Schwäbische Zeitung (Friedrichshafen)
Steckt die Smartphones weg
Früher, als die ersten Videorekorder aufkamen, dauerte es nicht lange, bis die ersten Querdenker sich meldeten. Die Aufzeichnungs- technik gaukle den Menschen ein Mehr an Lebenszeit vor, das sie gar nicht haben, argumentierten sie. Da war etwas dran: Wie oft sah man sich die aufgezeichneten Fernsehsendungen niemals an weil man die Zeit dazu schließlich doch nicht fand. Erst wo Zeit begrenzt ist, muss entschieden werden, wie sie genutzt werden soll. Also tue, was du tust, ganz bewusst.
Spätestens der letzte Satz wirkt heute aber völlig antiquiert. Um das festzustellen, braucht man sich nur in den Bahnhof Fischbach zu setzen, oder in eine beliebige andere kulturelle Veranstaltung: Kaum wird es auf der Bühne hell, leuchten im Saal die Bildschirmchen: das Publikum filmt die Auftritte mit. Fragt sich nur: wozu? Schauen sich die Leute später zu Hause an, was sie live verpasst haben? Eines ist nämlich augenfällig: Wer einen Live-Auftritt durchs Display verfolgt, hat weniger davon. Wenn auf der Bühne ein Comedian steht, lässt sich das sogar belegen: Da herrscht einhelliges Gelächter, außer bei den Handy-Haltern. Es könnte ja sein, dass beim Lachen der Bildschirm-Ausschnitt verrutscht sofern sie die Pointen überhaupt mitbekommen. Gelegentlich kommt es vor, dass Bühnenkünstler die uferlose Filmerei einschränken. Wenn man von Aufpassern dann aufgefordert wird, das Handy bitte wegzulegen, sollte man das aber nicht als Einschränkung betrachten, sondern als Hilfe zur Selbsthilfe. Ein wirkliches Live-Erlebnis macht eben nur der, der es nicht mitfilmt.
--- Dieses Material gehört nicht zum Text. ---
<file path="src/rtl/bcd20_run_ctrl.sv">
// bcd20_run_ctrl: sequencing controller for the 0..20 BCD counter.
// Issues CLR/LOAD/DATA/ENP/ENT, prescales the count rate and stops on a
// programmable terminal value with a one-cycle DONE pulse.
// Build option: define BCD20_AUTO_RELOAD_EN to restart from zero on reaching
// the target (periodic mode) instead of stopping in HOLD.
`timescale 1ns/1ps

module bcd20_run_ctrl #(
  parameter int unsigned PRESCALE = 4,
  parameter int unsigned PS_W     = 8
) (
  input  logic       CLK,
  input  logic       CLR_N,
  input  logic       START,
  input  logic       STOP,
  input  logic       PRESET,
  input  logic [3:0] PRESET_VAL,
  input  logic [4:0] TARGET,
  input  logic [7:0] CNT_Q,
  output logic       CNT_LOAD,
  output logic       CNT_CLR,
  output logic [3:0] CNT_DATA,
  output logic       CNT_ENP,
  output logic       CNT_ENT,
  output logic       BUSY,
  output logic       DONE,
  output logic [2:0] STATE
);

  localparam int unsigned CNT_W   = 8;
  localparam int unsigned TGT_W   = 5;
  localparam int unsigned DATA_W  = 4;
  localparam logic [TGT_W-1:0] TGT_MAX = TGT_W'(20);
  localparam logic [PS_W-1:0]  PS_LAST = PS_W'(PRESCALE - 1);

  typedef enum logic [2:0] {
    S_INIT  = 3'd0,
    S_IDLE  = 3'd1,
    S_RUN   = 3'd2,
    S_PAUSE = 3'd3,
    S_HOLD  = 3'd4,
    S_LOAD  = 3'd5,
    S_CLEAR = 3'd6
  } state_e;

`ifdef BCD20_AUTO_RELOAD_EN
  localparam state_e S_AT_TARGET = S_CLEAR;
`else
  localparam state_e S_AT_TARGET = S_HOLD;
`endif

  state_e              state_q, state_d;
  logic [PS_W-1:0]     ps_q, ps_d;
  logic [DATA_W-1:0]   data_q, data_d;
  logic                done_q, done_d;
  logic                clr_q, clr_d;
  logic                load_q, load_d;
  logic                busy_q, busy_d;

  logic [TGT_W-1:0]    tgt_eff;
  logic                at_target;
  logic                tick;
  logic                start_cmd;

  // Clamp the terminal value and flag the prescaler wrap point.
  always_comb begin
    tgt_eff   = (TARGET > TGT_MAX) ? TGT_MAX : TARGET;
    at_target = (CNT_Q == CNT_W'(tgt_eff));
    tick      = (ps_q == PS_LAST);
    start_cmd = START & ~STOP;
  end

  // Count enables track the live counter value, so they stay combinational.
  assign CNT_ENP = (state_q == S_RUN) & tick & ~at_target;
  assign CNT_ENT = CNT_ENP;

  // Next-state, prescaler and registered-output decode.
  always_comb begin
    state_d = state_q;
    ps_d    = ps_q;
    data_d  = data_q;
    done_d  = 1'b0;

    if ((state_q != S_INIT) && PRESET) begin
      state_d = S_LOAD;
      data_d  = PRESET_VAL;
    end else begin
      unique case (state_q)
        S_INIT:  state_d = S_IDLE;
        S_IDLE:  if (start_cmd) state_d = S_RUN;
        S_RUN: begin
          if (STOP) begin
            state_d = S_PAUSE;
          end else if (at_target) begin
            state_d = S_AT_TARGET;
            done_d  = 1'b1;
          end
        end
        S_PAUSE: if (start_cmd) state_d = S_RUN;
        S_HOLD:  if (start_cmd) state_d = S_CLEAR;
        S_LOAD:  state_d = S_IDLE;
        S_CLEAR: state_d = S_RUN;
        default: state_d = S_INIT;
      endcase
    end

    // Prescaler runs only in RUN and restarts on every entry into RUN.
    if (state_q == S_RUN) begin
      ps_d = tick ? '0 : ps_q + 1'b1;
    end
    if ((state_d == S_RUN) && (state_q != S_RUN)) begin
      ps_d = '0;
    end

    clr_d  = (state_d == S_INIT) || (state_d == S_CLEAR);
    load_d = (state_d == S_LOAD);
`ifdef BCD20_AUTO_RELOAD_EN
    busy_d = (state_d == S_RUN) || (state_d == S_PAUSE) || (state_d == S_CLEAR);
`else
    busy_d = (state_d == S_RUN) || (state_d == S_PAUSE);
`endif
  end

  // State and output registers; reset clears the counter via CNT_CLR.
  always_ff @(posedge CLK or negedge CLR_N) begin
    if (!CLR_N) begin
      state_q <= S_INIT;
      ps_q    <= '0;
      data_q  <= '0;
      done_q  <= 1'b0;
      clr_q   <= 1'b1;
      load_q  <= 1'b0;
      busy_q  <= 1'b0;
    end else begin
      state_q <= state_d;
      ps_q    <= ps_d;
      data_q  <= data_d;
      done_q  <= done_d;
      clr_q   <= clr_d;
      load_q  <= load_d;
      busy_q  <= busy_d;
    end
  end

  assign CNT_CLR  = clr_q;
  assign CNT_LOAD = load_q;
  assign CNT_DATA = data_q;
  assign BUSY     = busy_q;
  assign DONE     = done_q;
  assign STATE    = state_q;

endmodule

</file>
<file path="config.mk">
export PLATFORM = sky130hd
export DESIGN_NAME = bcd20_run_ctrl
export DESIGN_NICKNAME = d
export VERILOG_FILES = /design/src/rtl/bcd20_run_ctrl.sv
export SDC_FILE = /design/constraint.sdc
export NUM_CORES = 1
export LEC_CHECK = 0
export BUFFER_PORTS_ARGS = -buffer_cell sky130_fd_sc_hd__buf_2
export CORE_AREA = 2 2 61 63
export DETAILED_ROUTE_END_ITERATION = 6
export DIE_AREA = 0 0 63 65
export PLACE_DENSITY = 0.52
export RECOVER_POWER = 50
export SLEW_MARGIN = 40
export SYNTH_ARGS = -nofsm -noshare
export SYNTH_HDL_FRONTEND = slang
export SYNTH_SLANG_ARGS = --single-unit
</file>
<file path="constraint.sdc">
create_clock -name CLK -period 3.05 [get_ports CLK]
set_input_delay 0.4575 -clock CLK [delete_from_list [all_inputs] [get_ports CLK]]
set_output_delay 0.4575 -clock CLK [all_outputs]
set_load 0.02 [all_outputs]
</file>
==> flow_summary_export.csv <==
group,metric,value,unit
outcome,status,"complete, no violations",
timing,tightest_slew,0.982,ns
placed_design,placed_area,1290,um^2
global_routing,grt_max_degree,20,
critical_path,cp_num_cells,4,
clock_tree,htree_levels,1,
final_layout,postLayoutCellArea,1310,um^2
critical_path,path_max_fanout,5,
floorplanning,die_w,63,um
floorplanning,ios,35,
final_layout,nNetsFinal,169,
logic_synthesis,synthTopCellsByCount,"dfrtp_1 (18), o21ai_0 (15), nor2_1 (8)",
clock_tree,cts_tree,"built",
logic_synthesis,yosys_warnings,0,
critical_path,r2r_cells,5,
global_routing,grt_overflow,0,
critical_path,slowest_delay,0.56,ns
timing,setup_viol,0,
routing,avgRoutedWirePerCell,12.1,um
floorplanning,start_util,0.311,
clock_tree,cts_sinks,19,
clock_tree,hold_buffers,0,
final_layout,multi_input_area,563,um^2
timing,finalWorstSetupSlack,0.439,ns
routing,finalWirelength,2340,um
logic_synthesis,avgSynthCellArea,9.81,um^2
pwr,powerDensity,405,nW/um^2
clock_tree,tritoncts.num_buffers,3,
timing,timing.fmax,383,MHz
timing,fin_tns_setup,0,ns
clock_tree,postCtsSetupBuffers,0,
final_layout,drive_above_1_share,0.317,
floorplanning,core,3500,um^2
hold_path,hold_path_class,"input port to async pin",
final_layout,final_core_util,0.374,
global_routing,grt_pass1_vias,916,
timing,rsz0062_at_grt,"false",
critical_path,crit_buf_inv,1,
final_layout,fill_cells,375,
clock_tree,cts_root_buf,"clkbuf_4",
critical_path,path_cells,"or4_4, or3_4, nor4_1, buf_2",
logic_synthesis,yosysUniqueCellTypes,40,
routing,dr.pass1.iters,4,
floorplanning,num_rows,22,
routing,drc_errors,0,
timing,finalCriticalPeriod,2.61,ns
placed_design,place_ws,0.751,ns
routing,vias,962,
logic_synthesis,seq_area_frac_synth,0.438,
timing,holdWs,0.288,ns
timing,finalCritPeriodShare,0.856,
logic_synthesis,synth_top_cell_by_area,"dfrtp_1",
timing,relSlewSlack,0.345,
critical_path,crit_family,"simple AND/OR/NAND/NOR gates",
logic_synthesis,synth_edf_count,0,
global_routing,track_usage,0.121,
critical_path,cp-end-kind,"output pin",
timing,finalHoldViolations,0,
logic_synthesis,synth_top_area_frac,0.414,
logic_synthesis,syn-cell-area,1090,um^2
logic_synthesis,synth_ff_type,"dfrtp_1",
placed_design,io_buffers,34,
routing,antenna_left,0,
logic_synthesis,syn-num-nets,134,
final_layout,seq_area,477,um^2
global_routing,grt_first_pass_wirelength,4020,um
routing,vias_per_cell,4.98,
clock_tree,clock_latency,0.29,ns
logic_synthesis,synth_cells,111,
final_layout,area_delta_synth_final,20.2,%
timing,maxSlewViolCount,0,
logic_synthesis,synthArstFlopShare,1.00,
clock_tree,clkTransAtPathRegs,0.10,ns
placed_design,dp_hpwl,1780,um
floorplanning,die_height,65,um
routing,drt-initial-drc-count,58,
placed_design,place.gp.congestion,0.826,
pwr,p_leak,0.588,nW
critical_path,crit_arrival,2.15,ns
timing,fin_worst_skew,0.00244,ns
critical_path,worst_path_max_delay_cell,"or4_4",
logic_synthesis,ys_seq_elements,19,
clock_tree,ctsResizeCount,0,
job,drv_cap,0,
critical_path,path_class,"flop to output pin",
final_layout,antenna_cells,0,
clock_tree,clock_path_buffers,2,
logic_synthesis,synth.most_common_cell,"dfrtp_1",
critical_path,startpoint_type,"flop",
critical_path,worstPathRequired,2.59,ns
floorplanning,dieArea,4100,um^2
logic_synthesis,ys_top_cells_by_area,"dfrtp_1 (41%), o21ai_0 (6.9%), mux2_2 (5.2%)",
pwr,ir_worst_vdd,273,uV
global_routing,antenna_found_initial,0,
[report_power, final]
part	internal (mW)	total, mW	switching [mW]
sequential	0.274	0.295	0.0214
clock	0.0488	0.124	0.0753
combinational	0.0492	0.110	0.0609
[per-stage QoR]
stage | cells | power (mW)
global placement | 189 | 0.411
floorplan | 111 | 0.369
finish | 193 | 0.530
detailed placement | 189 | 0.413
global route | 193 | 0.564
CTS | 193 | 0.540
[final cells by class]
type,count,share of cell area
tap,48,0.0459
timing repair buffer,34,0.124
clock inverter,1,0.00382
inverter,5,0.0143
clock buffer,3,0.0172
sequential,19,0.364
multi-input combinational,83,0.430
[flip-flops by register name, summed over array words and instances (netlist names)]
signal,flops
ps_q,8
CNT_DATA,4
STATE,3
BUSY,1
CNT_CLR,1
CNT_LOAD,1
DONE,1
[cells by family after synthesis]
| kind of cell | after synthesis | synth area share |
|---|---|---|
| and+or+nand+nor | 42 | 0.224 |
| buffers and inverters | 9 | 0.0448 |
| AOI/OAI and AO/OA | 31 | 0.197 |
| xor gates and xnor gates | 3 | 0.0241 |
| adders and majority gates | 1 | 0.0115 |
| DFF | 19 | 0.438 |
| muxes | 6 | 0.0609 |
[worst paths after layout]
kind / startpoint / endpoint / slack, ns
hold / removal: CLR_N / STATE[1]$_DFF_PN0_ / 0.29
setup reg to reg: ps_q[4]$_DFFE_PN0P_ / ps_q[4]$_DFFE_PN0P_ / 1.24
hold reg to reg: CNT_DATA[2]$_DFFE_PN0P_ / CNT_DATA[2]$_DFFE_PN0P_ / 0.51
max in group asynchronous: CLR_N / ps_q[7]$_DFFE_PN0P_ / 2.17
min in group CLK: PRESET_VAL[2] / CNT_DATA[2]$_DFFE_PN0P_ / 0.39
setup / recovery: ps_q[4]$_DFFE_PN0P_ / CNT_ENT / 0.44
[cells in the final DEF (no fill, tap or decap), types with 2 or more instances in the layout]
master / instances
nor3_1: 3
o22ai_1: 2
clkbuf_4: 3
nor4_1: 2
o21ai_0: 15
o31a_1: 2
or2b_2: 2
inv_1: 5
nand2b_1: 4
dfrtp_1: 18
xor2_1: 2
nor2_1: 8
and3_1: 5
o211ai_1: 2
nand2_1: 6
clkbuf_1: 6
buf_2: 28
mux2_2: 5
nand3_1: 6
[layer usage]
layer  wire [um]  global-route usage
met5           0                   0
met4          10              0.0250
met3         103              0.0347
met2        1140               0.205
met1        1090               0.154
No activity file was read; power rests on OpenSTA's default activity.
So sieht das auch der Rest des Publikums, der sich von den Mitfilmern gestört fühlt. Inzwischen gibt es Leute, die sich im GZH Karten der teuersten Kategorie nicht deshalb leisten, weil sie die Künstler unbedingt aus besonderer Nähe sebrasilianischer hen wollen - sondern weil mit jeder Sitzreihe, die man nicht vor sich hat, die Zahl der Handy-Schwenker sinkt, über die man sich aufregen muss. Niemand würde auf die Idee kommen, in einem abgedunkelten Konzertsaal eine Taschenlampe anzuknipsen. Ein leuchtender Smartphone-Bildschirm ist aber auch nichts anderes.
Die Kulturtipps der Woche: am heutigen Montag liest die TheaterIkone Claus Peymann um 20 Uhr im Kiesel aus Thomas Bernhards Skandal-Roman „Holzfällen“- in dem Peymann selbst vorkommt. Der Verein Jazzport bietet im Amicus am Donnerstag um 20.30 Uhr ein Konzert der Band Patuscada, mit Musik, die ideal zum derzeitigen Thermometerstand passt. Bühnenreife Bands und Ensembles der Musikschule Friedrichshafen treten am Samstag um 20 Uhr im Theater Atrium auf, mit einer Bandbreite von Klassik über Musical bis zur Rockmusik. In Meckenbeuren feiert der Chor Frauenbande bei Kultur am Gleis 1 sein fünfjähriges Bestehen mit schwungvollen Konzerten unter der Leitung von Jürgen Jakob - am Samstag um 20 Uhr und am Sonntag um 19 Uhr. Schließlich lädt das Schulmuseum am Sonntag ab 11 Uhr zum Museumsund Gartenfest ein, mit LiveMusik, Sonderführungen und Kreativaktionen.